ABOUT THIS TASK:
Please retype all the data below exactly, line for line.

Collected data
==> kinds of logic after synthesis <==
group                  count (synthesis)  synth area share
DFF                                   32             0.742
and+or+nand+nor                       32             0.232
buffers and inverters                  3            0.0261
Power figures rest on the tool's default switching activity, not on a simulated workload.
==> flow/design.v <==
`timescale 1ns/1ps
module cmd_decoder (
    input  wire       clk,
    input  wire       rst,
    input  wire       cmd_ready,    
    input  wire [7:0] cmd,
    input  wire [7:0] addr,
    input  wire [7:0] data,
    input  wire [7:0] reg_rd_data,
    output reg        reg_wr_en,     
    output reg  [3:0] reg_addr,      
    output reg  [7:0] reg_wr_data,
    output reg        resp_ok,       
    output reg        resp_data,     
    output reg        resp_err,      
    output reg  [7:0] resp_addr,
    output reg  [7:0] resp_data_byte,
    output reg  [7:0] resp_err_code
);
    localparam [7:0] CMD_W = 8'h57;  
    localparam [7:0] CMD_R = 8'h52;  
    localparam [7:0] ERR_UNKNOWN_CMD = 8'h01;
    localparam [7:0] ERR_BAD_ADDR    = 8'h02;
    localparam [1:0] S_IDLE = 2'd0;
    localparam [1:0] S_EXEC = 2'd1;
    localparam [1:0] S_DONE = 2'd2;
    reg [1:0] state;
    wire addr_valid = (addr[7:4] == 4'h0);
    always @(posedge clk) begin
        if (rst) begin
            state         <= S_IDLE;
            reg_wr_en      <= 1'b0;
            reg_addr       <= 4'h0;
            reg_wr_data    <= 8'h00;
            resp_ok        <= 1'b0;
            resp_data      <= 1'b0;
            resp_err       <= 1'b0;
            resp_addr      <= 8'h00;
            resp_data_byte <= 8'h00;
            resp_err_code  <= 8'h00;
        end else begin
            reg_wr_en   <= 1'b0;
            resp_ok     <= 1'b0;
            resp_data   <= 1'b0;
            resp_err    <= 1'b0;
            case (state)
                S_IDLE: begin
                    if (cmd_ready) begin
                        state <= S_EXEC;
                    end
                end
                S_EXEC: begin
                    reg_addr  <= addr[3:0];
                    resp_addr <= addr;
                    if (!addr_valid) begin
                        resp_err      <= 1'b1;
                        resp_err_code <= ERR_BAD_ADDR;
                        state         <= S_DONE;
                    end else begin
                        if (cmd == CMD_W) begin
                            reg_wr_en   <= 1'b1;
                            reg_wr_data <= data;
                            resp_ok     <= 1'b1;    
                            state       <= S_DONE;
                        end else if (cmd == CMD_R) begin
                            resp_data      <= 1'b1;        
                            resp_data_byte <= reg_rd_data;
                            state          <= S_DONE;
                        end else begin
                            resp_err      <= 1'b1;
                            resp_err_code <= ERR_UNKNOWN_CMD;
                            state         <= S_DONE;
                        end
                    end
                end
                S_DONE: begin
                    state <= S_IDLE;
                end
                default: state <= S_IDLE;
            endcase
        end
    end
endmodule
`timescale 1ns/1ps
module reg_file_16x8 (
    input  wire       clk,
    input  wire       rst,        
    input  wire       wr_en,      
    input  wire [3:0] addr,       
    input  wire [7:0] wr_data,    
    output wire [7:0] rd_data     
);
    reg [7:0] regs [0:15];
    integer i;
    always @(posedge clk) begin
        if (rst) begin
            for (i = 0; i < 16; i = i + 1) begin
                regs[i] <= 8'h00;
            end
        end else begin
            if (wr_en) begin
                regs[addr] <= wr_data;
            end
        end
    end
    assign rd_data = regs[addr];
endmodule
`timescale 1ns/1ps
module uart_regfile_core (
    input  wire       clk,
    input  wire       rst,
    input  wire       cmd_ready,    
    input  wire [7:0] cmd,          
    input  wire [7:0] addr,         
    input  wire [7:0] data,         
    output wire       resp_ok,         
    output wire       resp_data,       
    output wire       resp_err,        
    output wire [7:0] resp_addr,
    output wire [7:0] resp_data_byte,
    output wire [7:0] resp_err_code
);
    wire        reg_wr_en;
    wire [3:0]  reg_addr;
    wire [7:0]  reg_wr_data;
    wire [7:0]  reg_rd_data;
    cmd_decoder u_dec (
        .clk(clk),
        .rst(rst),
        .cmd_ready(cmd_ready),
        .cmd(cmd),
        .addr(addr),
        .data(data),
        .reg_rd_data(reg_rd_data),
        .reg_wr_en(reg_wr_en),
        .reg_addr(reg_addr),
        .reg_wr_data(reg_wr_data),
        .resp_ok(resp_ok),
        .resp_data(resp_data),
        .resp_err(resp_err),
        .resp_addr(resp_addr),
        .resp_data_byte(resp_data_byte),
        .resp_err_code(resp_err_code)
    );
    reg_file_16x8 u_rf (
        .clk(clk),
        .rst(rst),
        .wr_en(reg_wr_en),
        .addr(reg_addr),
        .wr_data(reg_wr_data),
        .rd_data(reg_rd_data)
    );
endmodule
==> flow/run.sh <==
#!/bin/bash
# OpenROAD 26Q1-2900-gdf79404cd8, Yosys 0.63+post, stock flow scripts
make -C /OpenROAD-flow-scripts/flow DESIGN_CONFIG=/design/flow/config.mk WORK_HOME=/design/flow/orfs finish
==> flow/config.mk <==
export PLATFORM = sky130hd
export DESIGN_NAME = uart_regfile_core
export DESIGN_NICKNAME = uart_regfile_core
export VERILOG_FILES = /design/flow/design.v
export SDC_FILE = /design/flow/constraint.sdc
export NUM_CORES = 4
export LEC_CHECK = 1
export CORE_UTILIZATION = 30
==> flow/constraint.sdc <==
current_design uart_regfile_core

set clk_period 4.6
set clk_io_pct 0.2

create_clock -name clk0 -period $clk_period [get_ports {clk}]

set non_clock_inputs [all_inputs -no_clocks]
set_input_delay [expr $clk_period * $clk_io_pct] -clock clk0 $non_clock_inputs
set_output_delay [expr $clk_period * $clk_io_pct] -clock clk0 [all_outputs]
===== flow/constraint.sdc =====
current_design cmd_collector

set clk_period 2.0
set clk_io_pct 0.2

create_clock -name clk0 -period $clk_period [get_ports {clk}]

set non_clock_inputs [all_inputs -no_clocks]
set_input_delay [expr $clk_period * $clk_io_pct] -clock clk0 $non_clock_inputs
set_output_delay [expr $clk_period * $clk_io_pct] -clock clk0 [all_outputs]

===== flow/run.sh =====
#!/bin/bash
# OpenROAD 26Q1-2900-gdf79404cd8, Yosys 0.63+post, stock flow scripts
make -C /OpenROAD-flow-scripts/flow DESIGN_CONFIG=/design/flow/config.mk WORK_HOME=/design/flow/orfs finish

YOUR RESPONSE:
==> kinds of logic after synthesis <==
group                  count (synthesis)  synth area share
DFF                                   32             0.742
and+or+nand+nor                       32             0.232
buffers and inverters                  3            0.0261
Power figures rest on the tool's default switching activity, not on a simulated workload.
==> flow/design.v <==
`timescale 1ns/1ps
module cmd_decoder (
    input  wire       clk,
    input  wire       rst,
    input  wire       cmd_ready,    
    input  wire [7:0] cmd,
    input  wire [7:0] addr,
    input  wire [7:0] data,
    input  wire [7:0] reg_rd_data,
    output reg        reg_wr_en,     
    output reg  [3:0] reg_addr,      
    output reg  [7:0] reg_wr_data,
    output reg        resp_ok,       
    output reg        resp_data,     
    output reg        resp_err,      
    output reg  [7:0] resp_addr,
    output reg  [7:0] resp_data_byte,
    output reg  [7:0] resp_err_code
);
    localparam [7:0] CMD_W = 8'h57;  
    localparam [7:0] CMD_R = 8'h52;  
    localparam [7:0] ERR_UNKNOWN_CMD = 8'h01;
    localparam [7:0] ERR_BAD_ADDR    = 8'h02;
    localparam [1:0] S_IDLE = 2'd0;
    localparam [1:0] S_EXEC = 2'd1;
    localparam [1:0] S_DONE = 2'd2;
    reg [1:0] state;
    wire addr_valid = (addr[7:4] == 4'h0);
    always @(posedge clk) begin
        if (rst) begin
            state         <= S_IDLE;
            reg_wr_en      <= 1'b0;
            reg_addr       <= 4'h0;
            reg_wr_data    <= 8'h00;
            resp_ok        <= 1'b0;
            resp_data      <= 1'b0;
            resp_err       <= 1'b0;
            resp_addr      <= 8'h00;
            resp_data_byte <= 8'h00;
            resp_err_code  <= 8'h00;
        end else begin
            reg_wr_en   <= 1'b0;
            resp_ok     <= 1'b0;
            resp_data   <= 1'b0;
            resp_err    <= 1'b0;
            case (state)
                S_IDLE: begin
                    if (cmd_ready) begin
                        state <= S_EXEC;
                    end
                end
                S_EXEC: begin
                    reg_addr  <= addr[3:0];
                    resp_addr <= addr;
                    if (!addr_valid) begin
                        resp_err      <= 1'b1;
                        resp_err_code <= ERR_BAD_ADDR;
                        state         <= S_DONE;
                    end else begin
                        if (cmd == CMD_W) begin
                            reg_wr_en   <= 1'b1;
                            reg_wr_data <= data;
                            resp_ok     <= 1'b1;    
                            state       <= S_DONE;
                        end else if (cmd == CMD_R) begin
                            resp_data      <= 1'b1;        
                            resp_data_byte <= reg_rd_data;
                            state          <= S_DONE;
                        end else begin
                            resp_err      <= 1'b1;
                            resp_err_code <= ERR_UNKNOWN_CMD;
                            state         <= S_DONE;
                        end
                    end
                end
                S_DONE: begin
                    state <= S_IDLE;
                end
                default: state <= S_IDLE;
            endcase
        end
    end
endmodule
`timescale 1ns/1ps
module reg_file_16x8 (
    input  wire       clk,
    input  wire       rst,        
    input  wire       wr_en,      
    input  wire [3:0] addr,       
    input  wire [7:0] wr_data,    
    output wire [7:0] rd_data     
);
    reg [7:0] regs [0:15];
    integer i;
    always @(posedge clk) begin
        if (rst) begin
            for (i = 0; i < 16; i = i + 1) begin
                regs[i] <= 8'h00;
            end
        end else begin
            if (wr_en) begin
                regs[addr] <= wr_data;
            end
        end
    end
    assign rd_data = regs[addr];
endmodule
`timescale 1ns/1ps
module uart_regfile_core (
    input  wire       clk,
    input  wire       rst,
    input  wire       cmd_ready,    
    input  wire [7:0] cmd,          
    input  wire [7:0] addr,         
    input  wire [7:0] data,         
    output wire       resp_ok,         
    output wire       resp_data,       
    output wire       resp_err,        
    output wire [7:0] resp_addr,
    output wire [7:0] resp_data_byte,
    output wire [7:0] resp_err_code
);
    wire        reg_wr_en;
    wire [3:0]  reg_addr;
    wire [7:0]  reg_wr_data;
    wire [7:0]  reg_rd_data;
    cmd_decoder u_dec (
        .clk(clk),
        .rst(rst),
        .cmd_ready(cmd_ready),
        .cmd(cmd),
        .addr(addr),
        .data(data),
        .reg_rd_data(reg_rd_data),
        .reg_wr_en(reg_wr_en),
        .reg_addr(reg_addr),
        .reg_wr_data(reg_wr_data),
        .resp_ok(resp_ok),
        .resp_data(resp_data),
        .resp_err(resp_err),
        .resp_addr(resp_addr),
        .resp_data_byte(resp_data_byte),
        .resp_err_code(resp_err_code)
    );
    reg_file_16x8 u_rf (
        .clk(clk),
        .rst(rst),
        .wr_en(reg_wr_en),
        .addr(reg_addr),
        .wr_data(reg_wr_data),
        .rd_data(reg_rd_data)
    );
endmodule
==> flow/run.sh <==
#!/bin/bash
# OpenROAD 26Q1-2900-gdf79404cd8, Yosys 0.63+post, stock flow scripts
make -C /OpenROAD-flow-scripts/flow DESIGN_CONFIG=/design/flow/config.mk WORK_HOME=/design/flow/orfs finish
==> flow/config.mk <==
export PLATFORM = sky130hd
export DESIGN_NAME = uart_regfile_core
export DESIGN_NICKNAME = uart_regfile_core
export VERILOG_FILES = /design/flow/design.v
export SDC_FILE = /design/flow/constraint.sdc
export NUM_CORES = 4
export LEC_CHECK = 1
export CORE_UTILIZATION = 30
==> flow/constraint.sdc <==
current_design uart_regfile_core

set clk_period 4.6
set clk_io_pct 0.2

create_clock -name clk0 -period $clk_period [get_ports {clk}]

set non_clock_inputs [all_inputs -no_clocks]
set_input_delay [expr $clk_period * $clk_io_pct] -clock clk0 $non_clock_inputs
set_output_delay [expr $clk_period * $clk_io_pct] -clock clk0 [all_outputs]
===== flow/constraint.sdc =====
current_design cmd_collector

set clk_period 2.0
set clk_io_pct 0.2

create_clock -name clk0 -period $clk_period [get_ports {clk}]

set non_clock_inputs [all_inputs -no_clocks]
set_input_delay [expr $clk_period * $clk_io_pct] -clock clk0 $non_clock_inputs
set_output_delay [expr $clk_period * $clk_io_pct] -clock clk0 [all_outputs]

===== flow/run.sh =====
#!/bin/bash
# OpenROAD 26Q1-2900-gdf79404cd8, Yosys 0.63+post, stock flow scripts
make -C /OpenROAD-flow-scripts/flow DESIGN_CONFIG=/design/flow/config.mk WORK_HOME=/design/flow/orfs finish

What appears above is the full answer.